Doolittle enjoys writing for both traditional and less standard instrumentation, and has been commissioned by such ensembles and soloists as Symphony Nova Scotia, the Vancouver Island Symphony, Orchestre Métropolitain (Montreal), the New York Youth Symphony, Tafelmusik Baroque Orchestra, Ensemble Contemporain de Montreal, the Motion Ensemble (Canada), the Paragon Ensemble (Glasgow), soprano Suzie LeBlanc, viola da gambist Karin Preslmayer, and alphornist Mike Cumberland. Upcoming projects include a chamber opera called Jan Tait and the Bear, which will be performed in Glasgow by Ensemble Thing in October, 2016, and a concerto for Canadian bassoonist Nadina Mackie Jackson.

An ongoing interest for Doolittle is the relationship between music and sounds from the natural world, particularly bird and other animal songs. She has explored this in a number of compositions, as well as in her doctoral dissertation at Princeton and in interdisciplinary birdsong research with biologists and ornithologists.
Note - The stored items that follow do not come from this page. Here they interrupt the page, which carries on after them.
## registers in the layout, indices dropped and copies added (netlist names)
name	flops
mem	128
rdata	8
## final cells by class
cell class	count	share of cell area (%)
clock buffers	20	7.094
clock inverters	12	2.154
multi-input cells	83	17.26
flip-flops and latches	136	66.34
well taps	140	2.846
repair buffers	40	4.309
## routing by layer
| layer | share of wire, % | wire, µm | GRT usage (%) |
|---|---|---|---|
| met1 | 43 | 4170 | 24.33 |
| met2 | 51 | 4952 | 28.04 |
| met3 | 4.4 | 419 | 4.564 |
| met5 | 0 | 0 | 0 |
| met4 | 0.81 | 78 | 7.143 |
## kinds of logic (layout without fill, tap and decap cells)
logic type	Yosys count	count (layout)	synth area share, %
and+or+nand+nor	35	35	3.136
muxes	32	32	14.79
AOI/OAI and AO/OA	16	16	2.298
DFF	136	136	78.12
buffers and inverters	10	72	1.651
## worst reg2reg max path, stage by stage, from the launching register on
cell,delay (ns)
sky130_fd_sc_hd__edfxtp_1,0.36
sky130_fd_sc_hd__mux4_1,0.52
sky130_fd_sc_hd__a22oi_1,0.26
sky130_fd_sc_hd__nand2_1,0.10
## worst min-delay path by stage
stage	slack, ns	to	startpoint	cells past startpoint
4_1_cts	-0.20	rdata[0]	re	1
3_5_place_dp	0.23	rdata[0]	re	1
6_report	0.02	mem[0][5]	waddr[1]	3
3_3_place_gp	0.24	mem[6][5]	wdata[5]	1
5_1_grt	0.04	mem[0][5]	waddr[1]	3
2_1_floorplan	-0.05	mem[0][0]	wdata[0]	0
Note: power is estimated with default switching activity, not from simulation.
In 2011 she was composer-in-residence at the Max Planck Institute for Ornithology in Seewiesen, Germany, where she collaborated with ornithologist Henrik Brumm in researching the song of the musician wren and presented a concert of her birdsong-related works, performed by members of the Bavarian State Opera.

Other recurrent interests include folklore, musical story-telling, and making music for and with children. These interests are combined in her piece Songs of Seals, based on Scottish folklore and written in collaboration with Gaelic poet Rody Gorman, for the Voice Factory Youth Choir and the Paragon Ensemble (Glasgow), which was premiered in the fall of 2011 in Glasgow and Skye.

Doolittle has received a number of awards for her music, including the 2012 Theodore Front Prize for A Short, Slow Life (commissioned by Suzie Leblanc and Symphony Nova Scotia), two ASCAP Morton Gould Awards, and the Bearn’s Prize. Her work has been supported by grants and commissions from the Artist Trust (Seattle), the Eric Stokes Fund, The Culture and Animals Foundation, ASCAP, the Canada Council, the Nova Scotia Arts Council, FIRST Music, the Montreal Arts Council, and the Conseil des Arts et Lettres du Québec, and with artist residencies at MacDowell, Ucross, Blue Mountain Center, Banff, and the Center for Contemporary Art in Glasgow.